If taking the World Cup there in 2025 will take us to the next level, let’s do that. They’d love it, but we have to make sure we do it properly. Take it to the right cities and stadia, the correct people get access to it and we showcase the best of what we do. The strategy needs to involve everyone – entrepreneurs, governing bodies, maybe the Wolfpack – so we get the best out of it we can in relation to building something meaningful for all.
If we even pinprick the North American TV market then watch out – that will change the goalposts when it comes to finance and budgets in an increasingly tough sporting market. It’s not the panacea but could buy more development officers, coaches and people playing the game, and that would change the landscape significantly.
ENGLAND have been unconvincing in the Four Nations so far, but they can beat Australia and win the tournament. Against the Kiwis we lost heartbreakingly with a new halfback in there in Luke Gale, not exactly disastrous although a big reason Wayne Bennett was brought in was to teach the guys how to win or close out games on such fine, narrow margins.
There’s a physical and fitness element to that bred out of weekly intensity that he says he’ll address. But it’s also about the mental side of things – keeping focussed – which is why he was so disappointed that complacency was clearly an issue against the terrific Scots. Wayne hasn’t been saying much anyway, he doesn’t, but that would have deeply annoyed him and something he would want to keep in-house.
He clearly has some selection issues now, but I’m still confident he will make a difference. Is he under pressure? He shouldn’t be, he’s won everything in the game. The stories going around about his relationship with Mal Meninga and really wanting the Kangaroos job hopefully puts more bums on seats in London.
Knowing the man and his element of integrity, I’m sure he’s doing the England job for the right reasons and maybe the World Cup is the true target. He has to have the necessary time to put the things in place he thinks he needs to do that.
There were plenty of good coaches in Super League when Wayne was approached and Steve McNamara has been snapped up by the Warriors, so debate will start if he isn’t seen to make the desired impact, but give him a chance.
When I was in charge, something I took on from David Waite was the need to play Australia and New Zealand as many times as we could because unless you benchmark the best, you’re never going to be able to compete with them – and the same is true of France with us.
We will win a game by a point and get over the line, Wayne’s working on the ‘smarts,’ he says we’re genuinely that close – and I believe we are. But will we ever cure club versus country? We have to.
If we want to sit in our rabbit holes and keep the domestic game strong, that’s cool, I’m fine with it.

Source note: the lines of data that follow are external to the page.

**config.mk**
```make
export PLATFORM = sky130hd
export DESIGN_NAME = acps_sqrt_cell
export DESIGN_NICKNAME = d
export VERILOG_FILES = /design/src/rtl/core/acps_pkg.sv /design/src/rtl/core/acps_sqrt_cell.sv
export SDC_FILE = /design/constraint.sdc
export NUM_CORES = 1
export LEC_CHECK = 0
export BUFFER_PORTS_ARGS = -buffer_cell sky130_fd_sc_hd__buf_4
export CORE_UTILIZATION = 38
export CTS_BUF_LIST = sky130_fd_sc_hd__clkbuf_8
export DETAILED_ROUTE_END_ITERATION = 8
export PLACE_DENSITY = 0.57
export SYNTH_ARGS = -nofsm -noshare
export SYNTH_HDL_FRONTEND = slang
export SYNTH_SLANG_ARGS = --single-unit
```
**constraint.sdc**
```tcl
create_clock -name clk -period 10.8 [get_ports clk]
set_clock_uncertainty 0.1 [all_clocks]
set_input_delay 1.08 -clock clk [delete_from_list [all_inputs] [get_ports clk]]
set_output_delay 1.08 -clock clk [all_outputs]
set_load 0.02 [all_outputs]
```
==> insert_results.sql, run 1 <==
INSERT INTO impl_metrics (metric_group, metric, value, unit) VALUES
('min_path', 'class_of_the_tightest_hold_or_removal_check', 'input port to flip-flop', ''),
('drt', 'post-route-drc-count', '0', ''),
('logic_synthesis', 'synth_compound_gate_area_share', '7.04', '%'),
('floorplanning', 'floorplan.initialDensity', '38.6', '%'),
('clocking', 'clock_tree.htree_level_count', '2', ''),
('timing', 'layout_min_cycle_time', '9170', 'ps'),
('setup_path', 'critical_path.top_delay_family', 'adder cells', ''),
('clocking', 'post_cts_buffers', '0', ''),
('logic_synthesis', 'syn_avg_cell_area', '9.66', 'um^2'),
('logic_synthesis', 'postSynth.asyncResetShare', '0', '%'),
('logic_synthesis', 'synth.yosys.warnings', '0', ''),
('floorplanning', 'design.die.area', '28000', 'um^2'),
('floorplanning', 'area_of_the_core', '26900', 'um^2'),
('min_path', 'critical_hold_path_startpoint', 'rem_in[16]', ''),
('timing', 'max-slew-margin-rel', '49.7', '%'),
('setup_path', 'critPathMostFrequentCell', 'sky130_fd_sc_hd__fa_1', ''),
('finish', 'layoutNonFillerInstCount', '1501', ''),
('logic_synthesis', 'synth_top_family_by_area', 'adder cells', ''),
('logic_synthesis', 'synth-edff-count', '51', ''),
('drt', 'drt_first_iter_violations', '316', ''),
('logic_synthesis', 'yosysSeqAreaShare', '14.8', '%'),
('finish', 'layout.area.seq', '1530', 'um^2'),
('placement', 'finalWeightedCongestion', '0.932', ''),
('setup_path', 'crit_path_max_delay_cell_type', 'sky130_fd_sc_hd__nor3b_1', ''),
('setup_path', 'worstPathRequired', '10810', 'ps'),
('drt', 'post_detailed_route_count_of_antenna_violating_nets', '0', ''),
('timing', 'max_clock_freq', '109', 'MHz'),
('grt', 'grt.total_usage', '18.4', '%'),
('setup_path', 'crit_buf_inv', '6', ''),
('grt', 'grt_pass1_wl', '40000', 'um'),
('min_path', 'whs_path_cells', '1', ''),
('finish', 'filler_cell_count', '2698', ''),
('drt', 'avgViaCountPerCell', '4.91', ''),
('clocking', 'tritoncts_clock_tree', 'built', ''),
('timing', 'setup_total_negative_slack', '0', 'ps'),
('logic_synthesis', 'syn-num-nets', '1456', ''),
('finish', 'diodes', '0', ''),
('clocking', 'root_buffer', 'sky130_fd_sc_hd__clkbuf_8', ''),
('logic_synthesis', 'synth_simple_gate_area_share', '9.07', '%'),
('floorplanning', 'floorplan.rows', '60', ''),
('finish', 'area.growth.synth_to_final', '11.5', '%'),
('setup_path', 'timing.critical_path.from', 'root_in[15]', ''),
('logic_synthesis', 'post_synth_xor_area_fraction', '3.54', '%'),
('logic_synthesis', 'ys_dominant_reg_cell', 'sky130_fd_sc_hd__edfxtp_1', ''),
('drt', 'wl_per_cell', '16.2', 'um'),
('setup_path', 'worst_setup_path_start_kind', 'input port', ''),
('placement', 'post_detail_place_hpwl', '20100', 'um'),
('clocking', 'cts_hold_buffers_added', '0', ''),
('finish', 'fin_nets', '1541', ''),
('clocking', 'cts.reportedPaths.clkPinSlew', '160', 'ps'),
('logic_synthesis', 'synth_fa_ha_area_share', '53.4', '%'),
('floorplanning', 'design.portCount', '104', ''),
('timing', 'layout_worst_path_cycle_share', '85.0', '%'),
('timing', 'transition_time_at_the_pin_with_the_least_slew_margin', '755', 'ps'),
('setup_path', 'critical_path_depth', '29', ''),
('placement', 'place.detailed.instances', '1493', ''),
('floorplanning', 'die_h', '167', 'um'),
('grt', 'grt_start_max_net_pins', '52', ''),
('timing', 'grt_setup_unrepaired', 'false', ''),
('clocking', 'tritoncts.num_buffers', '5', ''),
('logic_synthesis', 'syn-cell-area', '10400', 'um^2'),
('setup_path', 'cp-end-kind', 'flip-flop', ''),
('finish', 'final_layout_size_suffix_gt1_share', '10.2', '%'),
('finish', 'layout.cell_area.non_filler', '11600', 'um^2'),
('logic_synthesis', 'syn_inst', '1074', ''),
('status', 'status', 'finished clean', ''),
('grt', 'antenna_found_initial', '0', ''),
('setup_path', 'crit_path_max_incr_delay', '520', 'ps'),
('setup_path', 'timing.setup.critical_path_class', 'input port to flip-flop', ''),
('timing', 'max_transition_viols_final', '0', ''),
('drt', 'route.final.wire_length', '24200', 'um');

But if we want it to grow and can provide a worthwhile living for lots more people and greater exposure for the terrific entertainment we provide, plus the new commercial opportunities that go along with that, then we’ve got to think outside of the current, overloaded box.
The Queensland teams know they suffer when Origin is on, they lose games as a result but ultimately they cope. Wayne will be asking all those sorts of questions.

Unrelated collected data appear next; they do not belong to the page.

<file path="src/rtl/hamming_29_24_sec_codec_defines.svh">
// ---------------------------------------------------------------------------
// Hamming (29,24) SEC codec - assertion macros
// Shared concurrent assertion forms, clocked on i_clk, off during reset.
// ---------------------------------------------------------------------------
`ifndef HAMMING_29_24_SEC_CODEC_DEFINES_SVH
`define HAMMING_29_24_SEC_CODEC_DEFINES_SVH

// same-cycle implication
`define HM_ASSERT_NOW(lbl, ante, cons, msg) \
    lbl: assert property (@(posedge i_clk) disable iff (!i_rst_n) (ante) |-> (cons)) \
        else $error(msg);

// next-cycle implication
`define HM_ASSERT_NEXT(lbl, ante, cons, msg) \
    lbl: assert property (@(posedge i_clk) disable iff (!i_rst_n) (ante) |=> (cons)) \
        else $error(msg);

`endif

</file>
<file path="src/rtl/hm_pkg.sv">
`timescale 1ns / 1ps
// ---------------------------------------------------------------------------
// Hamming (29,24) SEC codec package
// Check masks, action codes, stage payload types and the syndrome function.
// ---------------------------------------------------------------------------
package hm_pkg;

    localparam logic [31:0] CHK0_MASK = 32'h1555_5555;
    localparam logic [31:0] CHK1_MASK = 32'h0CCC_CCCC;
    localparam logic [31:0] CHK2_MASK = 32'h03C3_C3C3;
    localparam logic [31:0] CHK3_MASK = 32'h003F_C03F;
    localparam logic [31:0] CHK4_MASK = 32'h0000_3FFF;
    localparam logic [31:0] TOP_MASK  = 32'hE000_0000;
    localparam logic [4:0]  CODE_LEN  = 5'd29;

    localparam logic ACT_ENCODE = 1'b0;
    localparam logic ACT_DECODE = 1'b1;

    typedef struct packed {
        logic        action;
        logic [31:0] word;
        logic [4:0]  syn;
        logic        erased;
    } t_chk;

    typedef struct packed {
        logic        action;
        logic [31:0] word;
        logic [4:0]  syn;
        logic        corrected;
        logic        uncorrectable;
        logic        erased;
    } t_fix;

    function automatic logic [4:0] calc_syndrome(input logic [31:0] w);
        calc_syndrome = {^(w & CHK4_MASK), ^(w & CHK3_MASK), ^(w & CHK2_MASK),
                         ^(w & CHK1_MASK), ^(w & CHK0_MASK)};
    endfunction

endpackage

</file>
<file path="src/rtl/hm_if.sv">
`timescale 1ns / 1ps
// ---------------------------------------------------------------------------
// Hamming (29,24) SEC codec channels
// Valid/ready interfaces for the request and result transactions.
// ---------------------------------------------------------------------------
interface hm_in_if;
    logic        valid;
    logic        ready;
    logic        action;
    logic [7:0]  byte_hi;
    logic [7:0]  byte_mid;
    logic [7:0]  byte_lo;
    logic [31:0] stored_word;

    modport source (output valid, action, byte_hi, byte_mid, byte_lo, stored_word,
                    input ready);
    modport sink   (input valid, action, byte_hi, byte_mid, byte_lo, stored_word,
                    output ready);
endinterface

interface hm_out_if;
    logic        valid;
    logic        ready;
    logic [31:0] code_out;
    logic [7:0]  dec_hi;
    logic [7:0]  dec_mid;
    logic [7:0]  dec_lo;
    logic [4:0]  syndrome;
    logic        corrected;
    logic        uncorrectable;
    logic        erased;

    modport source (output valid, code_out, dec_hi, dec_mid, dec_lo, syndrome,
                    corrected, uncorrectable, erased, input ready);
    modport sink   (input valid, code_out, dec_hi, dec_mid, dec_lo, syndrome,
                    corrected, uncorrectable, erased, output ready);
endinterface

</file>
<file path="src/rtl/hamming_29_24_sec_codec.sv">
// Path: an accepted request is registered by the check, fix and output stages in turn before the result is valid.
// Throughput: one transaction per cycle while the result sink is ready; each stage advances when the next one is free.
// A stalled result holds in the output register while upstream stages keep filling.
// Reset (synchronous, active low) clears the three stage valid bits; no clearing pass.
`timescale 1ns / 1ps
// ---------------------------------------------------------------------------
// Hamming (29,24) SEC codec
// Encodes three bytes into a 29-bit Hamming code word or decodes and corrects
// a single-bit error in a stored word, three register stages deep.
// ---------------------------------------------------------------------------
`include "hamming_29_24_sec_codec_defines.svh"

module hamming_29_24_sec_codec (
    input  logic i_clk,
    input  logic i_rst_n,
    hm_in_if.sink    i_in,
    hm_out_if.source o_out
);
    import hm_pkg::*;

    logic chk_valid;
    t_chk chk_data;
    logic fix_ready;
    logic fix_valid;
    t_fix fix_data;
    logic out_ready;

    hm_chk_stage u_chk (
        .i_clk   (i_clk),
        .i_rst_n (i_rst_n),
        .i_in    (i_in),
        .i_ready (fix_ready),
        .o_valid (chk_valid),
        .o_data  (chk_data)
    );

    hm_fix_stage u_fix (
        .i_clk   (i_clk),
        .i_rst_n (i_rst_n),
        .i_valid (chk_valid),
        .i_data  (chk_data),
        .o_ready (fix_ready),
        .i_ready (out_ready),
        .o_valid (fix_valid),
        .o_data  (fix_data)
    );

    hm_out_stage u_out (
        .i_clk   (i_clk),
        .i_rst_n (i_rst_n),
        .i_valid (fix_valid),
        .i_data  (fix_data),
        .o_ready (out_ready),
        .o_out   (o_out)
    );

    `HM_ASSERT_NOW(a_code_top_zero, o_out.valid, o_out.code_out[31:29] == 3'd0, "code word top bits set")
    `HM_ASSERT_NOW(a_fix_excl, o_out.valid && o_out.corrected, !o_out.uncorrectable && o_out.code_out == '0 && o_out.syndrome != '0, "corrected result inconsistent")
    `HM_ASSERT_NOW(a_bad_syn, o_out.valid && o_out.uncorrectable, o_out.syndrome == 5'd30 || o_out.syndrome == 5'd31, "uncorrectable without out-of-range syndrome")
    `HM_ASSERT_NEXT(a_fix_hold, fix_valid && !out_ready, fix_valid && $stable(fix_data), "fix stage lost data while stalled")
endmodule

</file>
<file path="src/rtl/hm_chk_stage.sv">
`timescale 1ns / 1ps
// ---------------------------------------------------------------------------
// Hamming (29,24) SEC codec - check stage
// Places data bits (encode) or takes the stored word (decode) and registers
// it with its 5-bit parity check.
// ---------------------------------------------------------------------------
module hm_chk_stage (
    input  logic         i_clk,
    input  logic         i_rst_n,
    hm_in_if.sink        i_in,
    input  logic         i_ready,
    output logic         o_valid,
    output hm_pkg::t_chk o_data
);
    import hm_pkg::*;

    logic        r_valid;
    t_chk        r_data;
    t_chk        n_data;
    logic [31:0] placed;
    logic        adv;

    assign adv        = !r_valid || i_ready;
    assign i_in.ready = adv;

    always_comb begin
        placed        = '0;
        placed[26]    = i_in.byte_hi[7];
        placed[24:22] = i_in.byte_hi[6:4];
        placed[20:17] = i_in.byte_hi[3:0];
        placed[16:14] = i_in.byte_mid[7:5];
        placed[12:8]  = i_in.byte_mid[4:0];
        placed[7:0]   = i_in.byte_lo;

        n_data.action = i_in.action;
        n_data.word   = (i_in.action == ACT_DECODE) ? i_in.stored_word : placed;
        n_data.syn    = calc_syndrome(n_data.word);
        n_data.erased = (i_in.action == ACT_DECODE) && ((i_in.stored_word & TOP_MASK) != '0);
    end

    always_ff @(posedge i_clk) begin
        if (!i_rst_n) begin
            r_valid <= 1'b0;
        end else if (adv) begin
            r_valid <= i_in.valid;
        end
    end

    always_ff @(posedge i_clk) begin
        if (adv && i_in.valid) begin
            r_data <= n_data;
        end
    end

    assign o_valid = r_valid;
    assign o_data  = r_data;
endmodule

</file>
<file path="src/rtl/hm_fix_stage.sv">
`timescale 1ns / 1ps
// ---------------------------------------------------------------------------
// Hamming (29,24) SEC codec - fix stage
// Inserts parity bits on encode; flips the addressed bit on decode, or flags an out-of-range syndrome as uncorrectable.
// ---------------------------------------------------------------------------
module hm_fix_stage (
    input  logic         i_clk,
    input  logic         i_rst_n,
    input  logic         i_valid,
    input  hm_pkg::t_chk i_data,
    output logic         o_ready,
    input  logic         i_ready,
    output logic         o_valid,
    output hm_pkg::t_fix o_data
);
    import hm_pkg::*;

    logic        r_valid;
    t_fix        r_data;
    t_fix        n_data;
    logic [4:0]  pos;
    logic        in_range;
    logic        adv;

    assign adv     = !r_valid || i_ready;
    assign o_ready = adv;

    assign pos      = CODE_LEN - i_data.syn;
    assign in_range = (i_data.syn != '0) && (i_data.syn <= CODE_LEN);

    always_comb begin
        n_data.action        = i_data.action;
        n_data.word          = i_data.word;
        n_data.syn           = i_data.syn;
        n_data.corrected     = 1'b0;
        n_data.uncorrectable = 1'b0;
        n_data.erased        = i_data.erased;
        if (i_data.action == ACT_ENCODE) begin
            n_data.word[28] = i_data.syn[0];
            n_data.word[27] = i_data.syn[1];
            n_data.word[25] = i_data.syn[2];
            n_data.word[21] = i_data.syn[3];
            n_data.word[13] = i_data.syn[4];
            n_data.syn      = '0;
        end else if (in_range) begin
            n_data.word      = i_data.word ^ (32'd1 << pos);
            n_data.corrected = 1'b1;
        end else if (i_data.syn != '0) begin
            n_data.uncorrectable = 1'b1;
        end
    end

    always_ff @(posedge i_clk) begin
        if (!i_rst_n) begin
            r_valid <= 1'b0;
        end else if (adv) begin
            r_valid <= i_valid;
        end
    end

    always_ff @(posedge i_clk) begin
        if (adv && i_valid) begin
            r_data <= n_data;
        end
    end

    assign o_valid = r_valid;
    assign o_data  = r_data;
endmodule

</file>
<file path="src/rtl/hm_out_stage.sv">
`timescale 1ns / 1ps
// ---------------------------------------------------------------------------
// Hamming (29,24) SEC codec - output stage
// Extracts the data bytes and holds the result transaction for the sink.
// ---------------------------------------------------------------------------
module hm_out_stage (
    input  logic         i_clk,
    input  logic         i_rst_n,
    input  logic         i_valid,
    input  hm_pkg::t_fix i_data,
    output logic         o_ready,
    hm_out_if.source     o_out
);
    import hm_pkg::*;

    logic        r_valid;
    logic [31:0] r_code_out;
    logic [7:0]  r_dec_hi;
    logic [7:0]  r_dec_mid;
    logic [7:0]  r_dec_lo;
    logic [4:0]  r_syndrome;
    logic        r_corrected;
    logic        r_uncorrectable;
    logic        r_erased;
    logic        adv;
    logic        dec;

    assign adv     = !r_valid || o_out.ready;
    assign o_ready = adv;
    assign dec     = (i_data.action == ACT_DECODE);

    always_ff @(posedge i_clk) begin
        if (!i_rst_n) begin
            r_valid <= 1'b0;
        end else if (adv) begin
            r_valid <= i_valid;
        end
    end

    always_ff @(posedge i_clk) begin
        if (adv && i_valid) begin
            r_code_out      <= dec ? '0 : i_data.word;
            r_dec_hi        <= dec ? {i_data.word[26], i_data.word[24:22], i_data.word[20:17]}
                                   : '0;
            r_dec_mid       <= dec ? {i_data.word[16:14], i_data.word[12:8]} : '0;
            r_dec_lo        <= dec ? i_data.word[7:0] : '0;
            r_syndrome      <= i_data.syn;
            r_corrected     <= i_data.corrected;
            r_uncorrectable <= i_data.uncorrectable;
            r_erased        <= i_data.erased;
        end
    end

    assign o_out.valid         = r_valid;
    assign o_out.code_out      = r_code_out;
    assign o_out.dec_hi        = r_dec_hi;
    assign o_out.dec_mid       = r_dec_mid;
    assign o_out.dec_lo        = r_dec_lo;
    assign o_out.syndrome      = r_syndrome;
    assign o_out.corrected     = r_corrected;
    assign o_out.uncorrectable = r_uncorrectable;
    assign o_out.erased        = r_erased;
endmodule

</file>
<file path="src/flat_wrapper.sv">
// flat-port wrapper written by rule: the top's interface ports become plain ports
module hamming_29_24_sec_codec_flat import hm_pkg::*;
  (i_clk, i_rst_n, i_in_valid, i_in_action, i_in_byte_hi, i_in_byte_mid, i_in_byte_lo, i_in_stored_word, i_in_ready, o_out_valid, o_out_code_out, o_out_dec_hi, o_out_dec_mid, o_out_dec_lo, o_out_syndrome, o_out_corrected, o_out_uncorrectable, o_out_erased, o_out_ready);
  hm_in_if i_in_i ();
  hm_out_if o_out_i ();
  input  logic i_clk;
  input  logic i_rst_n;
  input wire logic [$bits(i_in_i.valid)-1:0] i_in_valid;
  input wire logic [$bits(i_in_i.action)-1:0] i_in_action;
  input wire logic [$bits(i_in_i.byte_hi)-1:0] i_in_byte_hi;
  input wire logic [$bits(i_in_i.byte_mid)-1:0] i_in_byte_mid;
  input wire logic [$bits(i_in_i.byte_lo)-1:0] i_in_byte_lo;
  input wire logic [$bits(i_in_i.stored_word)-1:0] i_in_stored_word;
  output wire logic [$bits(i_in_i.ready)-1:0] i_in_ready;
  output wire logic [$bits(o_out_i.valid)-1:0] o_out_valid;
  output wire logic [$bits(o_out_i.code_out)-1:0] o_out_code_out;
  output wire logic [$bits(o_out_i.dec_hi)-1:0] o_out_dec_hi;
  output wire logic [$bits(o_out_i.dec_mid)-1:0] o_out_dec_mid;
  output wire logic [$bits(o_out_i.dec_lo)-1:0] o_out_dec_lo;
  output wire logic [$bits(o_out_i.syndrome)-1:0] o_out_syndrome;
  output wire logic [$bits(o_out_i.corrected)-1:0] o_out_corrected;
  output wire logic [$bits(o_out_i.uncorrectable)-1:0] o_out_uncorrectable;
  output wire logic [$bits(o_out_i.erased)-1:0] o_out_erased;
  input wire logic [$bits(o_out_i.ready)-1:0] o_out_ready;
  assign i_in_i.valid = i_in_valid;
  assign i_in_i.action = i_in_action;
  assign i_in_i.byte_hi = i_in_byte_hi;
  assign i_in_i.byte_mid = i_in_byte_mid;
  assign i_in_i.byte_lo = i_in_byte_lo;
  assign i_in_i.stored_word = i_in_stored_word;
  assign i_in_ready = i_in_i.ready;
  assign o_out_valid = o_out_i.valid;
  assign o_out_code_out = o_out_i.code_out;
  assign o_out_dec_hi = o_out_i.dec_hi;
  assign o_out_dec_mid = o_out_i.dec_mid;
  assign o_out_dec_lo = o_out_i.dec_lo;
  assign o_out_syndrome = o_out_i.syndrome;
  assign o_out_corrected = o_out_i.corrected;
  assign o_out_uncorrectable = o_out_i.uncorrectable;
  assign o_out_erased = o_out_i.erased;
  assign o_out_i.ready = o_out_ready;
  hamming_29_24_sec_codec u_core (.i_clk(i_clk), .i_rst_n(i_rst_n), .i_in(i_in_i), .o_out(o_out_i));
endmodule
</file>
<file path="config.mk">
export PLATFORM = sky130hd
export DESIGN_NAME = hamming_29_24_sec_codec_flat
export DESIGN_NICKNAME = d
export VERILOG_FILES = /design/src/rtl/hm_pkg.sv /design/src/rtl/hm_if.sv /design/src/rtl/hamming_29_24_sec_codec.sv /design/src/rtl/hm_chk_stage.sv /design/src/rtl/hm_fix_stage.sv /design/src/rtl/hm_out_stage.sv /design/src/flat_wrapper.sv
export VERILOG_INCLUDE_DIRS = /design/src /design/src/rtl
export SDC_FILE = /design/constraint.sdc
export NUM_CORES = 1
export LEC_CHECK = 0
export BUFFER_PORTS_ARGS = -buffer_cell sky130_fd_sc_hd__buf_4
export CAP_MARGIN = 20
export CORE_MARGIN = 2
export CORE_UTILIZATION = 32
export CTS_CLUSTER_DIAMETER = 60
export DETAILED_ROUTE_END_ITERATION = 10
export MAX_ROUTING_LAYER = met4
export SKIP_CTS_REPAIR_TIMING = 1
export SLEW_MARGIN = 20
export SYNTH_ARGS = -nofsm -noshare
export SYNTH_HDL_FRONTEND = slang
export SYNTH_SLANG_ARGS = --single-unit
</file>
<file path="constraint.sdc">
create_clock -name i_clk -period 4.9 [get_ports i_clk]
set_clock_uncertainty 0.1 [all_clocks]
set_input_delay 0.245 -clock i_clk [delete_from_list [all_inputs] [get_ports i_clk]]
set_output_delay 0.245 -clock i_clk [all_outputs]
set_load 0.01 [all_outputs]
</file>
### Word-level counts from Yosys, hierarchy flattened

Cells that the tools add are included.

| storage, ports and cells | value |
|---|---|
| word-level logic and storage cells | 59 |
| output and inout port bits | 66 |
| flip-flop bits (word level) | 147 |
| input port bits | 61 |

| operators by class | value |
|---|---|
| multiplexer cells | 13 |
| $add $sub $neg | 1 |
| shift operators | 1 |
| reduce and logical (&&, ||, !) cells | 19 |
| bitwise operators | 2 |
| magnitude comparators | 1 |

Operator list:

| cell | count |
|---|---|
| $reduce_xor A32 Y1 | 5 |
| $mux W32 | 1 |
| $reduce_bool A32 Y1 | 1 |
| $shl A1 B5 Y32 const A | 1 |
| $xor A32 B32 Y32 | 1 |
| $mux W29 | 1 |
| $mux W13 | 1 |
| $mux W7 | 1 |
| $mux W1 | 6 |
| $mux W3 | 2 |
| $le A5 B5 Y1 const B | 1 |
| $logic_and A1 B1 Y1 | 5 |
| $reduce_bool A5 Y1 | 1 |
| $sub A5 B5 Y5 const A | 1 |
| $logic_not A1 Y1 | 3 |
| $logic_or A1 B1 Y1 | 3 |
| $mux W2 | 1 |
| $reduce_or A2 Y1 | 1 |
| $not A1 Y1 | 1 |

### Depth between registers and ports, before layout

Gate-level depths: netlist (run 1).

| logic depth | value |
|---|---|
| depth after elaboration | 5 |
| gate-level depth with buffers | 7 |
| mapped depth without buffers | 6 |

### Hierarchy

A second synthesis (run 1) with hierarchy kept.

| unflattened totals | value |
|---|---|
| cell total of the unflattened synthesis | 465 |
| area total of the unflattened synthesis | 7,018.0 µm² |

By module, submodules not included:

| module | times used | area an instance (µm²) | seq. area each (µm²) | cells each |
|---|---|---|---|---|
| hm_chk_stage | 1 | 2,403.6 | 1,191.1 | 144 |
| hm_out_stage | 1 | 2,377.3 | 1,941.9 | 131 |
| hm_fix_stage | 1 | 2,237.1 | 1,251.2 | 190 |

### Worst setup path before layout (run 1)

Ideal clock, no wire load.

| timing path | value |
|---|---|
| path kind | reg-to-reg |
| start | reg u_core.u_out.r_valid (netlist: u_core.u_out.o_out.valid) |
| end | reg u_core.u_fix.r_data, in the netlist u_core.u_fix.o_data[0] (enable) |
| data required time | 4.298 ns |
| setup slack | 0.761 ns |
| buffers on the path | 0 |
| arrival time | 3.537 ns |
| period minus slack after synthesis | 4.139 ns |
| cell stages (with the launch flop) | 3 |
| library setup time | 0.502 ns |
| cell sequence | dfxtp_1 -> nor2b_1 -> a21boi_0 |

| between the ends | value |
|---|---|
| cells in the longest elaborated chain, start to end | 4 |

Ends and longest elaborated chain:

| item | line | RTL |
|---|---|---|
| start, declared | hm_out_stage.sv:16 | `logic r_valid;` |
| start signal, assigned | hm_out_stage.sv:36 | `r_valid <= i_valid;` |
| $logic_not A1 Y1 | hm_out_stage.sv:28 | `assign adv = !r_valid \|\| o_out.ready;` |
| $logic_or A1 B1 Y1 | hm_out_stage.sv:28 |  |
| $logic_or A1 B1 Y1 | hm_fix_stage.sv:25 | `assign adv = !r_valid \|\| i_ready;` |
| $logic_and A1 B1 Y1 | hm_fix_stage.sv:62 | `if (adv && i_valid) begin` |
| end signal, assigned | hm_fix_stage.sv:63 | `r_data <= n_data;` |
| end, declared | hm_fix_stage.sv:19 | `t_fix r_data;` |

No other way between the ends.
A chain may end at the register's enable or synchronous reset.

OF the 500 or so games I played and 400 coached, I don’t remember in detail too many – they’re somewhere in the hard drive at the back of my head, but need teasing out.
One that doesn’t and always will be the fondest recalled is Great Britain’s victory in Sydney 10 years ago – a whole decade!

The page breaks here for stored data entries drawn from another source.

### src/hw/rtl/itr_pkg.sv
// Shared types and constants for the integer to radix digit converter.
`default_nettype none
package itr_pkg;

  localparam int unsigned ValueWidthDefault = 64;
  localparam int unsigned ValueBits         = 64;
  localparam int unsigned DigitBits         = 8;
  localparam int unsigned RadixBits         = 9;

  localparam logic [RadixBits-1:0] RadixReset = 9'd10;
  localparam logic [RadixBits-1:0] RadixMin   = 9'd2;
  localparam logic [RadixBits-1:0] RadixMax   = 9'd256;

  typedef enum logic [1:0] {
    ST_IDLE,
    ST_DIV,
    ST_READ,
    ST_OUT
  } state_t;

  // Out-of-range bases are folded back into the supported span.
  function automatic logic [RadixBits-1:0] clamp_radix(input logic [RadixBits-1:0] r);
    logic [RadixBits-1:0] res;
    res = r;
    if (r < RadixMin) begin
      res = RadixMin;
    end else if (r > RadixMax) begin
      res = RadixMax;
    end
    return res;
  endfunction

endpackage
`default_nettype wire

### src/hw/rtl/itr_channels.sv
// Valid/ready channel interfaces for value requests, digit results and the radix register.
`default_nettype none

interface itr_value_if import itr_pkg::*; ();
  logic                 valid;
  logic                 ready;
  logic [ValueBits-1:0] value;
  modport source (output valid, output value, input ready);
  modport sink   (input valid, input value, output ready);
endinterface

It was a blast coaching a brand that I’d love to see back and that was a special night in my career and for a lot of other people. It’s why international rugby transcends all others. All my life my ambition was to beat the Aussies and I’ve a healthy disregard for them.
A lot of my mentors are from there, I watch their game assiduously and visit Australia regularly, but we shouldn’t feel intimidated by the fact that they’ve got more of what we want. That can and should be our inspiration as much as aspiration.